Statistical significance has been achieved if this number is either 0% or 100%.

Positive Results Positive Metric Results

Negative Results Negative Metric Results

Experimentation using a Custom Property for Randomization

info

For documentation on this functionality outside of the context of experimentation you can check out our documentation dedicated to this topic here.

DevCycle typically uses the User ID as the primary key for Feature rollouts and randomization. However, in certain scenarios, Features you release are intended to be rolled out to a cohort of users vs an individual user. For example, a new feature in a B2B platform might impact an entire organization rather than a single user within that organization. In such cases, you can randomize and rollout by using a Custom Property.

What are Experiments that Randomize Using a Custom Property?

When running an experiment where you randomize using a Custom Property, the experiment is applied to a set of users (those who possess a Custom Property) rather than individual users. This means that every user who has that Custom Property will experience the same Feature Variation, such as being part of the control or the test variant. This approach allows you to assess the impact of changes on the group as a whole.

Groups in DevCycle are defined using Custom Properties. These groups could be companies, tenants, geographic locations, or any set of users sharing common characteristics.

Randomization Grouping

How to Randomize Using a Custom Property in Experiments

To set this up, create a Targeting Rule that serves a Random Distribution of the Variations.
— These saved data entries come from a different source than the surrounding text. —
This design comes from an exercise in tuning for small area and a short achievable clock period on the open sky130 flow, not from production work. Only simulation tests tie the RTL to the original design; equivalence was not proved. The clock input has no modelled driver; a real chip could not lean on it and would need a root buffer or a full tree. No activity file was given, so power comes from the tool's default toggle rates.

==> flow/design.v <==
module mem_test_ram_responder #(
    parameter int DATUM_WIDTH   = 8,
    parameter int ADDR_WIDTH    = 8,
    parameter int WRITE_LATENCY = 1,
    parameter int READ_LATENCY  = 2
) (
    input  logic                   i_clk,
    input  logic                   i_rst_n_async,
    input  logic                   i_wr_req,
    input  logic                   i_rd_req,
    input  logic [ADDR_WIDTH-1:0]  i_address,
    input  logic [DATUM_WIDTH-1:0] i_memory_data_write,
    input  logic                   i_fault_ena,
    input  logic [ADDR_WIDTH-1:0]  i_fault_addr,
    input  logic [DATUM_WIDTH-1:0] i_fault_mask,
    output logic                   o_memory_write_ready,
    output logic                   o_memory_read_valid,
    output logic [DATUM_WIDTH-1:0] o_memory_data_read,
    output logic                   o_busy
);
    localparam int DEPTH = 2 ** ADDR_WIDTH;
    localparam int W     = DATUM_WIDTH;
    localparam int LO_W  = ADDR_WIDTH / 2;
    localparam int HI_W  = ADDR_WIDTH - LO_W - 1;
    localparam int N_LO  = 2 ** (LO_W + 1);
    localparam int N_HI  = 2 ** HI_W;
    localparam int N_L16 = 2 ** LO_W;
    logic                   busy_r;
    logic                   write_ready_r;
    logic                   read_wait_r;
    logic                   read_valid_r;
    logic [W-1:0]           data_read_r;
    logic                   commit_r;
    logic [N_LO-1:0]        lo_r;
    logic [N_HI-1:0]        hi_r;
    logic [W-1:0]           wdata_r;
    logic [W-1:0]           mask_r;
    logic [DEPTH*W-1:0]     mem_r;
    logic [DEPTH*W-1:0]     mem_d_s;
    logic                   accept_wr_s;
    logic                   accept_rd_s;
    logic [W-1:0]           rd_word_s;
    assign accept_wr_s = !busy_r && i_wr_req;
    assign accept_rd_s = !busy_r && !i_wr_req && i_rd_req;
    always_ff @(posedge i_clk) begin
        commit_r <= accept_wr_s;
        lo_r     <= N_LO'(1) << {i_address[ADDR_WIDTH-1], i_address[LO_W-1:0]};
        hi_r     <= N_HI'(1) << i_address[ADDR_WIDTH-2:LO_W];
        wdata_r  <= i_memory_data_write;
        mask_r   <= (i_fault_ena && (i_fault_addr == i_address)) ? i_fault_mask : '0;
    end
    logic [N_LO-1:0]  wlo_s;
    logic [DEPTH-1:0] sel_n_s;
    logic [DEPTH-1:0] we_s;
    logic [DEPTH-1:0] we_n_s;
    assign wlo_s = lo_r & {N_LO{commit_r}};
    for (genvar k = 0; k < DEPTH; k++) begin : g_word
        localparam int KH = (k / N_L16) % N_HI;
        localparam int KL = (k / (N_L16 * N_HI)) * N_L16 + (k % N_L16);
        assign sel_n_s[k] = ~(hi_r[KH] & lo_r[KL]);
        assign we_n_s[k]  = ~(hi_r[KH] & wlo_s[KL]);
        assign we_s[k]    = ~(~hi_r[KH] | ~wlo_s[KL]);
        for (genvar j = 0; j < W; j++) begin : g_bit
            rr_cell_a22o u_cell (
                .a1(mem_r[k*W+j]), .a2(we_n_s[k]),
                .b1(wdata_r[j]),   .b2(we_s[k]),
                .x(mem_d_s[k*W+j])
            );
        end
    end
    always_ff @(posedge i_clk) begin
        mem_r <= mem_d_s;
    end
    for (genvar j = 0; j < W; j++) begin : g_rd
        logic [DEPTH/2-1:0]   l0_s;
        logic [DEPTH/4-1:0]   l1_s;
        logic [DEPTH/8-1:0]   l2_s;
        logic [DEPTH/16-1:0]  l3_s;
        logic [DEPTH/32-1:0]  l4_s;
        logic [DEPTH/64-1:0]  l5_s;
        logic [DEPTH/128-1:0] l6_s;
        logic                 rd_s;
        for (genvar p = 0; p < DEPTH/2; p++) begin : g_l0
            rr_cell_o22ai u_cell (
                .a1(sel_n_s[2*p]),   .a2(mem_r[(2*p)*W+j]),
                .b1(sel_n_s[2*p+1]), .b2(mem_r[(2*p+1)*W+j]),
                .y(l0_s[p])
            );
        end
        for (genvar p = 0; p < DEPTH/4; p++) begin : g_l1
            rr_cell_nor2 u_cell (.a(l0_s[2*p+1:2*p]), .y(l1_s[p]));
        end
        for (genvar p = 0; p < DEPTH/8; p++) begin : g_l2
            rr_cell_nand2 u_cell (.a(l1_s[2*p+1:2*p]), .y(l2_s[p]));
        end
        for (genvar p = 0; p < DEPTH/16; p++) begin : g_l3
            rr_cell_nor2 u_cell (.a(l2_s[2*p+1:2*p]), .y(l3_s[p]));
        end
        for (genvar p = 0; p < DEPTH/32; p++) begin : g_l4
            rr_cell_nand2 u_cell (.a(l3_s[2*p+1:2*p]), .y(l4_s[p]));
        end
        for (genvar p = 0; p < DEPTH/64; p++) begin : g_l5
            rr_cell_nor2 u_cell (.a(l4_s[2*p+1:2*p]), .y(l5_s[p]));
        end
        for (genvar p = 0; p < DEPTH/128; p++) begin : g_l6
            rr_cell_nand2 u_cell (.a(l5_s[2*p+1:2*p]), .y(l6_s[p]));
        end
        assign rd_s         = ~|l6_s;
        assign rd_word_s[j] = rd_s ^ mask_r[j];
    end
    always_ff @(posedge i_clk or negedge i_rst_n_async) begin
        if (!i_rst_n_async) begin
            busy_r        <= 1'b0;
            write_ready_r <= 1'b0;
            read_wait_r   <= 1'b0;
            read_valid_r  <= 1'b0;
            data_read_r   <= '0;
        end else begin
            busy_r        <= accept_wr_s || accept_rd_s || read_wait_r;
            write_ready_r <= accept_wr_s;
            read_wait_r   <= accept_rd_s;
            read_valid_r  <= read_wait_r;
            if (read_wait_r) begin
                data_read_r <= rd_word_s;
            end
        end
    end
    assign o_memory_write_ready = write_ready_r;
    assign o_memory_read_valid  = read_valid_r;
    assign o_memory_data_read   = data_read_r;
    assign o_busy               = busy_r;
endmodule
module rr_cell_a22o (
    input  logic a1, a2, b1, b2,
    output logic x
);
    assign x = (a1 & a2) | (b1 & b2);
endmodule
module rr_cell_o22ai (
    input  logic a1, a2, b1, b2,
    output logic y
);
    assign y = ~((a1 | a2) & (b1 | b2));
endmodule
module rr_cell_nor2 (
    input  logic [1:0] a,
    output logic       y
);
    assign y = ~|a;
endmodule
module rr_cell_nand2 (
    input  logic [1:0] a,
    output logic       y
);
    assign y = ~&a;
endmodule
export LEC_CHECK = 0
export ABC_CLOCK_PERIOD_IN_PS = 4500
export CAP_MARGIN = 20
export CORE_MARGIN = 2
export CORE_UTILIZATION = 40
export SETUP_SLACK_MARGIN = 3.1
export SLEW_MARGIN = 20
export SYNTH_HIERARCHICAL = 1
export SYNTH_MINIMUM_KEEP_SIZE = 0
create_clock -name core_clock -period 5.5 [get_ports {i_clk}]
standard.sh (not shown) runs the stock make flow with config.mk's settings and CLKGATE_MAP_FILE= SYNTH_SCRIPT=/design/flow/synth_recipe.tcl, a recipe that flattens the netlist after the stock synthesis.
==> flow/flow/run.sh <==
#!/bin/bash
# Standard ORFS layout (the standard.sh, unchanged synthesis, floorplan,
# placement and routing) with these changes:
#  * the clock tree is built without dummy balancing loads and with larger
#    sink clusters (fewer leaf buffers);
#  * each port gets a buf_2 as its port buffer;
set -euo pipefail
here=$(pwd)
bash standard.sh \
  "CTS_ARGS=-sink_clustering_enable -repair_clock_nets -dont_use_dummy_load -sink_clustering_size 22 -sink_clustering_max_diameter 120" \
  "BUFFER_PORTS_ARGS=-buffer_cell sky130_fd_sc_hd__buf_2" \
  "POST_CTS_TCL=$here/flow/clkroot.tcl" \
  finish > standard_flow.log 2>&1
Other scripts of this flow, unchanged in this note and not shown: flow/flow/clkroot.tcl
The starting point produced a clean layout.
When you select Random Distribution, Randomize Using field will appear at the bottom of the Targeting Rule under the Schedule section. The dropdown will populate with all existing Custom Properties. Select the Custom Property you wish to use for your random distribution. If you are both randomizing distribution and using a gradual rollout of some form, the Custom Property will be used for both forms of randomization, keeping distribution sticky based off of that property.

Experimentation with Custom Property Randomization

Risks to Experimentation

There are several risks to be aware of when randomizing your Experiments in this way:

  1. Less Statistical Power: In experiments with randomization using a Custom Property, each group is treated as a single data point, reducing the overall statistical power of the experiment. For example, a platform might have millions of users but only a few thousand companies using it. This typically requires running these types of experiments for a longer period to achieve statistically significant results.

  2. Higher Randomization Risk: There's a greater risk of improper randomization when assigning Custom Properties to control or test variants. With fewer data points, any imbalance can significantly skew the results. For example, if a new pricing model is tested across different companies, an imbalance in the distribution of company sizes could lead to inaccurate conclusions about the model’s effectiveness.

  3. Fewer User-Level Insights: Custom Property-targeted experiments provide insights at an aggregate level, potentially obscuring user-level behaviors and preferences. For example, a new feature might increase overall usage within a company, but it might not reveal which specific roles or user types are most engaged with the feature.

  4. Randomization Collisions: Our random distritution system works on a murmurhash, where we purposely limit User IDs to less than 200 characters to reduce the risk of collisions. If you randomize off of a Custom Property where the values are over 200 characters there is a potential for collisions that could impact randomization.

Regardless of the type of risk, if you are worried about the statistical validity of your experiment you should make sure that there is both a significant number of groups as well as good balanced stratification across the groups that you're testing against. These two factors protect you against the most substantial risks.